One of the most haunting parts of the visit was the memorial sculpture by Nandor Glid, positioned near the former maintenance building. Its twisted, skeletal figures represent the suffering and death endured by the camp’s prisoners. Beneath the sculpture are the years 1933–1945, a stark reminder of the camp’s duration and the extent of its horrors.
Inside one of the reconstructed barracks, we saw the wooden bunks where prisoners were forced to sleep—stacked three high, crammed together, often with more than one person in a space barely fit for one. A nearby photo showed prisoners crowded together in these same bunks in April 1945. The accompanying text read:
“The places for sleeping were now far too few… The beds had been pushed extremely close together.
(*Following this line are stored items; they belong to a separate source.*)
`src/rtl/operand_gen_pkg.sv`:
```
// Shared types, LFSR constants and the Galois LFSR step function for the
// operand generator.
package operand_gen_pkg;

  typedef enum logic [0:0] {
    IDLE = 1'b0,
    RUN  = 1'b1
  } state_e;

  localparam int                 LFSR_W    = 16;
  localparam logic [LFSR_W-1:0]  LFSR_TAPS = 16'hB400;

  // One step of the right-shifting Galois LFSR.
  function automatic logic [LFSR_W-1:0] lfsr_next(input logic [LFSR_W-1:0] x);
    logic [LFSR_W-1:0] taps;
    taps = x[0] ? LFSR_TAPS : {LFSR_W{1'b0}};
    return (x >> 1) ^ taps;
  endfunction

endpackage

```
`src/rtl/operand_gen_lfsr_galois.sv`:
```
// 16-bit Galois LFSR that advances only when enabled; reset loads the seed.
module lfsr_galois
  import operand_gen_pkg::*;
(
  input  logic              clk,
  input  logic              rst,
  input  logic              en,
  input  logic [LFSR_W-1:0] seed,
  output logic [LFSR_W-1:0] value
);

  logic [LFSR_W-1:0] value_d;
  logic [LFSR_W-1:0] value_q;

  // Next-state: step when enabled, otherwise hold.
  always_comb begin
    value_d = value_q;
    if (en) begin
      value_d = lfsr_next(value_q);
    end else begin
      value_d = value_q;
    end
  end

  // State register, reloaded with the seed on reset.
  always_ff @(posedge clk or posedge rst) begin
    if (rst) begin
      value_q <= seed;
    end else begin
      value_q <= value_d;
    end
  end

  assign value = value_q;

endmodule

```
`src/rtl/operand_gen.sv`:
```
// Constrained-random operand source: two LFSRs feed rejection-sampled
// candidates into one-deep hold slots, and complete pairs are moved into a
// valid/ready output register for a programmed number of pairs per burst.
module operand_gen
  import operand_gen_pkg::*;
#(
  parameter int                WIDTH   = 8,
  parameter int                MAX_VAL = 10,
  parameter logic [LFSR_W-1:0] SEED_A  = 16'hACE1,
  parameter logic [LFSR_W-1:0] SEED_B  = 16'h1D0F,
  parameter int                COUNT_W = 16
)(
  input  logic               clk,
  input  logic               rst,
  input  logic               start,
  input  logic [COUNT_W-1:0] num_ops,
  output logic               busy,
  output logic               done,
  output logic [WIDTH-1:0]   a,
  output logic [WIDTH-1:0]   b,
  output logic               valid,
  input  logic               ready
);

  // Candidates are masked to the smallest power-of-two range covering
  // MAX_VAL, which keeps the acceptance rate at or above one half.
  localparam int              MASK_W = $clog2(MAX_VAL + 1);
  localparam logic [WIDTH-1:0] MASK  = WIDTH'((64'd1 << MASK_W) - 64'd1);
  localparam logic [WIDTH-1:0] MAX_V = WIDTH'(MAX_VAL);

  state_e             state_q, state_d;
  logic               busy_q, busy_d;
  logic               done_q, done_d;
  logic               valid_q, valid_d;
  logic [WIDTH-1:0]   a_q, a_d;
  logic [WIDTH-1:0]   b_q, b_d;
  logic [WIDTH-1:0]   hold_a_q, hold_a_d;
  logic [WIDTH-1:0]   hold_b_q, hold_b_d;
  logic               full_a_q, full_a_d;
  logic               full_b_q, full_b_d;
  logic [COUNT_W-1:0] remaining_q, remaining_d;

  logic [LFSR_W-1:0]  lfsr_a_s;
  logic [LFSR_W-1:0]  lfsr_b_s;
  logic [WIDTH-1:0]   cand_a_s;
  logic [WIDTH-1:0]   cand_b_s;
  logic               acc_a_s;
  logic               acc_b_s;
  logic               in_run_s;
  logic               out_free_s;
  logic               transfer_s;
  logic               free_a_s;
  logic               free_b_s;
  logic               consume_s;
  logic               unused_lfsr_bits_s;

  lfsr_galois u_lfsr_a (
    .clk   (clk),
    .rst   (rst),
    .en    (free_a_s),
    .seed  (SEED_A),
    .value (lfsr_a_s)
  );

  lfsr_galois u_lfsr_b (
    .clk   (clk),
    .rst   (rst),
    .en    (free_b_s),
    .seed  (SEED_B),
    .value (lfsr_b_s)
  );

  // Only the low WIDTH bits of each LFSR form a candidate.
  assign unused_lfsr_bits_s = ^{lfsr_a_s[LFSR_W-1:WIDTH], lfsr_b_s[LFSR_W-1:WIDTH]};

  // Candidate generation, acceptance test and transfer/free conditions.
  always_comb begin
    cand_a_s   = lfsr_a_s[WIDTH-1:0] & MASK;
    cand_b_s   = lfsr_b_s[WIDTH-1:0] & MASK;
    acc_a_s    = (cand_a_s <= MAX_V);
    acc_b_s    = (cand_b_s <= MAX_V);
    in_run_s   = (state_q == RUN);
    consume_s  = valid_q && ready;
    out_free_s = !valid_q || ready;
    transfer_s = in_run_s && full_a_q && full_b_q &&
                 (remaining_q != {COUNT_W{1'b0}}) && out_free_s;
    // A slot refills on the same edge it empties into the output register.
    free_a_s   = in_run_s && (!full_a_q || transfer_s);
    free_b_s   = in_run_s && (!full_b_q || transfer_s);
  end

  // Hold slots: capture accepted candidates, release on transfer.
  always_comb begin
    hold_a_d = hold_a_q;
    full_a_d = full_a_q;
    hold_b_d = hold_b_q;
    full_b_d = full_b_q;
    if (free_a_s && acc_a_s) begin
      hold_a_d = cand_a_s;
      full_a_d = 1'b1;
    end else if (transfer_s) begin
      full_a_d = 1'b0;
    end else begin
      full_a_d = full_a_q;
    end
    if (free_b_s && acc_b_s) begin
      hold_b_d = cand_b_s;
      full_b_d = 1'b1;
    end else if (transfer_s) begin
      full_b_d = 1'b0;
    end else begin
      full_b_d = full_b_q;
    end
  end

  // Output register: load on transfer, drop valid once consumed.
  always_comb begin
    a_d     = a_q;
    b_d     = b_q;
    valid_d = valid_q;
    if (transfer_s) begin
      a_d     = hold_a_q;
      b_d     = hold_b_q;
      valid_d = 1'b1;
    end else if (consume_s) begin
      valid_d = 1'b0;
    end else begin
      valid_d = valid_q;
    end
  end

  // Burst FSM and remaining-pair counter.
  always_comb begin
    state_d     = state_q;
    busy_d      = busy_q;
    done_d      = 1'b0;
    remaining_d = remaining_q;
    if (transfer_s) begin
      remaining_d = remaining_q - COUNT_W'(1);
    end else begin
      remaining_d = remaining_q;
    end
    unique case (state_q)
      IDLE: begin
        if (start && (num_ops != {COUNT_W{1'b0}})) begin
          state_d     = RUN;
          busy_d      = 1'b1;
          remaining_d = num_ops;
        end else if (start) begin
          done_d = 1'b1;
        end else begin
          state_d = IDLE;
        end
      end
      RUN: begin
        // Remaining is zero here, so no transfer can coincide with the end.
        if ((remaining_q == {COUNT_W{1'b0}}) && consume_s) begin
          state_d = IDLE;
          busy_d  = 1'b0;
          done_d  = 1'b1;
        end else begin
          state_d = RUN;
        end
      end
      default: begin
        state_d = IDLE;
        busy_d  = 1'b0;
      end
    endcase
  end

  // All state registers; reset aborts any burst and empties the slots.
  always_ff @(posedge clk or posedge rst) begin
    if (rst) begin
      state_q     <= IDLE;
      busy_q      <= 1'b0;
      done_q      <= 1'b0;
      valid_q     <= 1'b0;
      a_q         <= {WIDTH{1'b0}};
      b_q         <= {WIDTH{1'b0}};
      hold_a_q    <= {WIDTH{1'b0}};
      hold_b_q    <= {WIDTH{1'b0}};
      full_a_q    <= 1'b0;
      full_b_q    <= 1'b0;
      remaining_q <= {COUNT_W{1'b0}};
    end else begin
      state_q     <= state_d;
      busy_q      <= busy_d;
      done_q      <= done_d;
      valid_q     <= valid_d;
      a_q         <= a_d;
      b_q         <= b_d;
      hold_a_q    <= hold_a_d;
      hold_b_q    <= hold_b_d;
      full_a_q    <= full_a_d;
      full_b_q    <= full_b_d;
      remaining_q <= remaining_d;
    end
  end

  assign busy  = busy_q;
  assign done  = done_q;
  assign valid = valid_q;
  assign a     = a_q;
  assign b     = b_q;

endmodule

```
### src/rtl/decoder_scan_ctrl.sv
// rtl/decoder_scan_ctrl.sv - channel scan controller driving a 3-to-8 decoder
//
// Purpose: steps a 3-bit channel code through the set bits of a captured
// channel mask. Each channel is held for dwell+1 cycles. A scan runs once
// (mode=0) or repeats until stopped (mode=1).
//
// Ports:
//   clk        rising-edge clock
//   rst_n      asynchronous active-low reset
//   start      begin a scan when idle
//   stop       abort the scan in progress
//   mode       0 = single sweep, 1 = continuous
//   mask[7:0]  channel enable mask, bit i enables channel i
//   dwell      cycles to hold each channel, minus one
//   sel[2:0]   channel code to decoder (sel[2]=A, sel[1]=B, sel[0]=C)
//   active     sel is valid, decoder output to be honoured
//   ch_strobe  one-cycle pulse on the first cycle of each channel
//   done       one-cycle pulse at the normal end of a single sweep
//   err        one-cycle pulse when start is accepted with an empty mask

module decoder_scan_ctrl #(
  parameter int DWELL_W = 8
) (
  input  logic               clk,
  input  logic               rst_n,
  input  logic               start,
  input  logic               stop,
  input  logic               mode,
  input  logic [7:0]         mask,
  input  logic [DWELL_W-1:0] dwell,
  output logic [2:0]         sel,
  output logic               active,
  output logic               ch_strobe,
  output logic               done,
  output logic               err
);

  localparam logic [0:0] IDLE = 1'b0;
  localparam logic [0:0] SCAN = 1'b1;

  logic [0:0]         state_q,     state_d;
  logic [7:0]         mask_q,      mask_d;
  logic [DWELL_W-1:0] dwell_q,     dwell_d;
  logic               mode_q,      mode_d;
  logic [DWELL_W-1:0] cnt_q,       cnt_d;
  logic [2:0]         sel_q,       sel_d;
  logic               active_q,    active_d;
  logic               ch_strobe_q, ch_strobe_d;
  logic               done_q,      done_d;
  logic               err_q,       err_d;

  // Lowest set bit of a mask; 0 when the mask is empty.
  function automatic logic [2:0] lowest_bit(input logic [7:0] m);
    logic [2:0] r;
    r = 3'd0;
    for (int i = 7; i >= 0; i--) begin
      if (m[i]) r = 3'(i);
    end
    return r;
  endfunction

  // Next set bit strictly above the current channel in the captured mask.
  logic       nxt_found;
  logic [2:0] nxt_idx;

  always_comb begin
    nxt_found = 1'b0;
    nxt_idx   = 3'd0;
    for (int i = 7; i >= 0; i--) begin
      if (mask_q[i] && (i > int'(sel_q))) begin
        nxt_found = 1'b1;
        nxt_idx   = 3'(i);
      end
    end
  end

  always_comb begin
    state_d     = state_q;
    mask_d      = mask_q;
    dwell_d     = dwell_q;
    mode_d      = mode_q;
    cnt_d       = cnt_q;
    sel_d       = sel_q;
    active_d    = active_q;
    ch_strobe_d = 1'b0;
    done_d      = 1'b0;
    err_d       = 1'b0;

    case (state_q)
      IDLE: begin
        // start together with stop is treated as no request at all.
        if (start && !stop) begin
          if (mask != 8'd0) begin
            state_d     = SCAN;
            mask_d      = mask;
            dwell_d     = dwell;
            mode_d      = mode;
            cnt_d       = dwell;
            sel_d       = lowest_bit(mask);
            active_d    = 1'b1;
            ch_strobe_d = 1'b1;
          end else begin
            err_d = 1'b1;
          end
        end
      end
      SCAN: begin
        if (stop) begin
          state_d  = IDLE;
          sel_d    = 3'd0;
          active_d = 1'b0;
        end else if (cnt_q != '0) begin
          cnt_d = cnt_q - DWELL_W'(1);
        end else if (nxt_found) begin
          sel_d       = nxt_idx;
          cnt_d       = dwell_q;
          ch_strobe_d = 1'b1;
        end else if (mode_q) begin
          // Wrap with no gap; a single-bit mask reselects the same channel.
          sel_d       = lowest_bit(mask_q);
          cnt_d       = dwell_q;
          ch_strobe_d = 1'b1;
        end else begin
          state_d  = IDLE;
          sel_d    = 3'd0;
          active_d = 1'b0;
          done_d   = 1'b1;
        end
      end
      default: begin
        state_d  = IDLE;
        sel_d    = 3'd0;
        active_d = 1'b0;
      end
    endcase
  end

  always_ff @(posedge clk or negedge rst_n) begin
    if (!rst_n) begin
      state_q     <= IDLE;
      mask_q      <= 8'd0;
      dwell_q     <= '0;
      mode_q      <= 1'b0;
      cnt_q       <= '0;
      sel_q       <= 3'd0;
      active_q    <= 1'b0;
      ch_strobe_q <= 1'b0;
      done_q      <= 1'b0;
      err_q       <= 1'b0;
    end else begin
      state_q     <= state_d;
      mask_q      <= mask_d;
      dwell_q     <= dwell_d;
      mode_q      <= mode_d;
      cnt_q       <= cnt_d;
      sel_q       <= sel_d;
      active_q    <= active_d;
      ch_strobe_q <= ch_strobe_d;
      done_q      <= done_d;
      err_q       <= err_d;
    end
  end

  assign sel       = sel_q;
  assign active    = active_q;
  assign ch_strobe = ch_strobe_q;
  assign done      = done_q;
  assign err       = err_q;

endmodule
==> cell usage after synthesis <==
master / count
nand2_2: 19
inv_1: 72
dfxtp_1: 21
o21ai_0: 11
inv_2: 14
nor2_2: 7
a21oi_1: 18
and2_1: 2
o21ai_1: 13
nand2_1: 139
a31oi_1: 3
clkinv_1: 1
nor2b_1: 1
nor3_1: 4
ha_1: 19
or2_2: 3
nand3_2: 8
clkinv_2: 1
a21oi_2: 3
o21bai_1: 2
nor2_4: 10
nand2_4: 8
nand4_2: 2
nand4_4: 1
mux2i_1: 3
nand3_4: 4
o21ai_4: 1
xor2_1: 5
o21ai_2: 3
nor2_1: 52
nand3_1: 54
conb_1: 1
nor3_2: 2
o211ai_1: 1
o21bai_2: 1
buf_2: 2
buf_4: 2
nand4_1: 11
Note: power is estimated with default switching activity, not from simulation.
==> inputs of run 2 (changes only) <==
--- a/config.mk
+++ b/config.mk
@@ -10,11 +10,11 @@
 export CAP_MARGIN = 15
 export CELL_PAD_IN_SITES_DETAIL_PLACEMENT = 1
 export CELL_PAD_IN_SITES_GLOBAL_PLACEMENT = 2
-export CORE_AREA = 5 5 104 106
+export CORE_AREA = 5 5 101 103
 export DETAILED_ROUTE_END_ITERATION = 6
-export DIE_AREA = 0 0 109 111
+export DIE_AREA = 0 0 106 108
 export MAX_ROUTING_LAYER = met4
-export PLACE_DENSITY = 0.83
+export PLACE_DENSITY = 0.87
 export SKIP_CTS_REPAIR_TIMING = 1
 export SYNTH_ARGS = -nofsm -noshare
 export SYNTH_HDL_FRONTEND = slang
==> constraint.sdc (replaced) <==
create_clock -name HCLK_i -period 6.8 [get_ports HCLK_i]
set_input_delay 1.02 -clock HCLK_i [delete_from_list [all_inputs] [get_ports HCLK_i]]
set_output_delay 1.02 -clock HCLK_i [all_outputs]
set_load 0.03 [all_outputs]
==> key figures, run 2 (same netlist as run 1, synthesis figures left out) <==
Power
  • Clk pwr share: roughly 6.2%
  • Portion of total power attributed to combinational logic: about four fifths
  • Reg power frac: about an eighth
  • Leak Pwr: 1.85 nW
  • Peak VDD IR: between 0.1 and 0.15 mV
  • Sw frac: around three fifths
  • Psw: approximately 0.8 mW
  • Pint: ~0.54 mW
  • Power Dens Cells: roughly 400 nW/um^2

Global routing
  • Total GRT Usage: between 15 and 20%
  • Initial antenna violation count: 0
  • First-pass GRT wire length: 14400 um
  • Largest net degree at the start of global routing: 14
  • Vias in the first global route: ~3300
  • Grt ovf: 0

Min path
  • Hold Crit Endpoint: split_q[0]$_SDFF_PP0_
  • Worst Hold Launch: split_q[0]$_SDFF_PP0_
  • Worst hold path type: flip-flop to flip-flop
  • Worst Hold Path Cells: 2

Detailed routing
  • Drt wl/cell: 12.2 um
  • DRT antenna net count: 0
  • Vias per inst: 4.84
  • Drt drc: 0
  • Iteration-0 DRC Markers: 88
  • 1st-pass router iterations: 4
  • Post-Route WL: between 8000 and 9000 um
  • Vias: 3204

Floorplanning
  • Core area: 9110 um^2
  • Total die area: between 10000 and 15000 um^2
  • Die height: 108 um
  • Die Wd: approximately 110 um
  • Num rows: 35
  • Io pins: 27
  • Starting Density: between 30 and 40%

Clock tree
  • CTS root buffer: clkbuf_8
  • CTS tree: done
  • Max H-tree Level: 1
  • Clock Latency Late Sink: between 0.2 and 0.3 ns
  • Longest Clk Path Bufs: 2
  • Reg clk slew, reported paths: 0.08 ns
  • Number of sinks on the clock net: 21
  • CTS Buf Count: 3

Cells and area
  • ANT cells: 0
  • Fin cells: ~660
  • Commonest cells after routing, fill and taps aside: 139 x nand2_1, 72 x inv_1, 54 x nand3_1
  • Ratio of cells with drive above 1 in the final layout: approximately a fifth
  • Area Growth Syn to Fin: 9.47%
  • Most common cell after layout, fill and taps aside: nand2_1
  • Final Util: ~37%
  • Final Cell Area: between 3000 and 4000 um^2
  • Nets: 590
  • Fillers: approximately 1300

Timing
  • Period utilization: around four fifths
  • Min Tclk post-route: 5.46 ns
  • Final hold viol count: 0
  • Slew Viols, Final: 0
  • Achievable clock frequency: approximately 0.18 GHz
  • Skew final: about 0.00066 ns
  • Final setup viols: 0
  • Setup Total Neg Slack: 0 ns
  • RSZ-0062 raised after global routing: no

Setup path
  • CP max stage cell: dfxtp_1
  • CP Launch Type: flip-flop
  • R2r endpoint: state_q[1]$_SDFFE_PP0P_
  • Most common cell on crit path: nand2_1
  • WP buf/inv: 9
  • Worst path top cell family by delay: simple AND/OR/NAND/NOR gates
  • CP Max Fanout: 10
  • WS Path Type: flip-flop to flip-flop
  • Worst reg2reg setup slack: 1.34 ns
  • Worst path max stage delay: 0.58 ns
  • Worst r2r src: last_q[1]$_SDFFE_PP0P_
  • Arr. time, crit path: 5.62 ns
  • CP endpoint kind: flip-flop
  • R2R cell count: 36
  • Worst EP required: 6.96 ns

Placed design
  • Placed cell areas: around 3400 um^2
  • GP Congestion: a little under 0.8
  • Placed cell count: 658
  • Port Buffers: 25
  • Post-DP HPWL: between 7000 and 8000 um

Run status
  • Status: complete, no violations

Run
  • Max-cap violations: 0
**src/rtl/line_buffer_3x3_stride_pad.sv**
```systemverilog
// 3x3 sliding-window line buffer with per-frame stride (1 or 2) and optional
// one-pixel zero border that is inserted internally while the source is stalled.
module line_buffer_3x3_stride_pad #(
  parameter int data_width = 16,
  parameter int input_y    = 5,
  parameter int input_x    = 5,
  parameter int pad        = 0
) (
  input  logic                  clk,
  input  logic                  rst,
  input  logic                  sof,
  input  logic                  stride_2,
  input  logic                  input_valid,
  output logic                  input_ready,
  input  logic [data_width-1:0] data_in,
  output logic                  output_valid,
  output logic                  frame_done,
  output logic [data_width-1:0] data_out_0,
  output logic [data_width-1:0] data_out_1,
  output logic [data_width-1:0] data_out_2,
  output logic [data_width-1:0] data_out_3,
  output logic [data_width-1:0] data_out_4,
  output logic [data_width-1:0] data_out_5,
  output logic [data_width-1:0] data_out_6,
  output logic [data_width-1:0] data_out_7,
  output logic [data_width-1:0] data_out_8
);

  localparam int WP    = input_y + 2 * pad;
  localparam int HP    = input_x + 2 * pad;
  localparam int CHAIN = 2 * WP + 3;
  localparam int CW    = $clog2((HP > WP) ? HP : WP) + 1;

  localparam logic [CW-1:0] COL_LAST  = CW'(WP - 1);
  localparam logic [CW-1:0] ROW_LAST  = CW'(HP - 1);
  // Last emitting row/column when only even offsets from 2 produce windows.
  localparam logic [CW-1:0] COL_LAST2 = CW'(2 + 2 * ((WP - 3) / 2));
  localparam logic [CW-1:0] ROW_LAST2 = CW'(2 + 2 * ((HP - 3) / 2));
  localparam logic [CW-1:0] TWO       = CW'(2);
  localparam logic [CW-1:0] ZERO      = CW'(0);

  typedef enum logic [1:0] {
    ST_IDLE = 2'd0,
    ST_RUN  = 2'd1,
    ST_DONE = 2'd2
  } state_t;

  state_t                state_r;
  state_t                state_nxt_s;
  logic [CW-1:0]         row_r;
  logic [CW-1:0]         col_r;
  logic                  stride2_r;
  logic [data_width-1:0] chain_r [CHAIN];

  logic                  pad_pos_s;
  logic                  run_s;
  logic                  push_s;
  logic                  last_pos_s;
  logic                  emit_s;
  logic                  last_win_s;
  logic [data_width-1:0] push_data_s;

  // Handshake, push and window-emission decode from state and position counters.
  always_comb begin
    pad_pos_s   = (pad != 0) && ((row_r == ZERO) || (row_r == ROW_LAST) ||
                                 (col_r == ZERO) || (col_r == COL_LAST));
    run_s       = (state_r == ST_RUN) && !sof;
    input_ready = run_s && !pad_pos_s;
    push_s      = run_s && (pad_pos_s || input_valid);
    push_data_s = pad_pos_s ? {data_width{1'b0}} : data_in;
    last_pos_s  = (row_r == ROW_LAST) && (col_r == COL_LAST);
    // Stride 2 keeps only windows whose offsets from (2,2) are even.
    emit_s      = push_s && (row_r >= TWO) && (col_r >= TWO) &&
                  (!stride2_r || (!row_r[0] && !col_r[0]));
    last_win_s  = emit_s && (stride2_r ? ((row_r == ROW_LAST2) && (col_r == COL_LAST2))
                                       : last_pos_s);
  end

  // Frame sequencing: sof always (re)starts a frame, the final push ends it.
  always_comb begin
    state_nxt_s = state_r;
    if (sof) begin
      state_nxt_s = ST_RUN;
    end else begin
      case (state_r)
        ST_IDLE: state_nxt_s = ST_IDLE;
        ST_RUN:  state_nxt_s = (push_s && last_pos_s) ? ST_DONE : ST_RUN;
        ST_DONE: state_nxt_s = ST_DONE;
        default: state_nxt_s = ST_IDLE;
      endcase
    end
  end

  // State, position counters, stride latch and window strobes.
  always_ff @(posedge clk) begin
    if (rst) begin
      state_r      <= ST_IDLE;
      row_r        <= ZERO;
      col_r        <= ZERO;
      stride2_r    <= 1'b0;
      output_valid <= 1'b0;
      frame_done   <= 1'b0;
    end else begin
      state_r      <= state_nxt_s;
      output_valid <= emit_s;
      frame_done   <= last_win_s;
      if (sof) begin
        row_r     <= ZERO;
        col_r     <= ZERO;
        stride2_r <= stride_2;
      end else if (push_s) begin
        if (col_r == COL_LAST) begin
          col_r <= ZERO;
          row_r <= (row_r == ROW_LAST) ? ZERO : row_r + CW'(1);
        end else begin
          col_r <= col_r + CW'(1);
        end
      end
    end
  end

  // Pixel shift chain; index 0 holds the newest pushed element.
  always_ff @(posedge clk) begin
    if (rst) begin
      for (int i = 0; i < CHAIN; i++) chain_r[i] <= {data_width{1'b0}};
    end else if (push_s) begin
      chain_r[0] <= push_data_s;
      for (int i = 1; i < CHAIN; i++) chain_r[i] <= chain_r[i-1];
    end
  end

  assign data_out_8 = chain_r[0];
  assign data_out_7 = chain_r[1];
  assign data_out_6 = chain_r[2];
  assign data_out_5 = chain_r[WP];
  assign data_out_4 = chain_r[WP+1];
  assign data_out_3 = chain_r[WP+2];
  assign data_out_2 = chain_r[2*WP];
  assign data_out_1 = chain_r[2*WP+1];
  assign data_out_0 = chain_r[2*WP+2];

endmodule

```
One slept with his head at the headboard, while the other’s head was at the bottom of the bed.”
Reading these words and standing in that space was deeply unsettling. It made the unimaginable feel real. These were not just statistics in a textbook—these were human beings stripped of dignity, packed into inhumane conditions, and subjected to suffering no one should endure.
What struck me most was how quiet and heavy the atmosphere felt. Even surrounded by fellow visitors, there was a shared solemnity, an unspoken understanding that we were walking on sacred ground—a place of memory, mourning, and warning.
This visit was emotionally difficult, but also necessary. Dachau stands as a chilling reminder of what can happen when hate, fear, and unchecked power go unchallenged. It’s frightening to confront, yet vital to remember. Visiting Dachau wasn’t just an educational outing—it was a moral experience, a confrontation with the darkest parts of humanity’s history.
As students of engineering and business exploring Germany’s modern innovation, it was important to also take time to acknowledge its past. Remembering is a form of resistance. It’s how we ensure “never again” is not just a slogan, but a responsibility.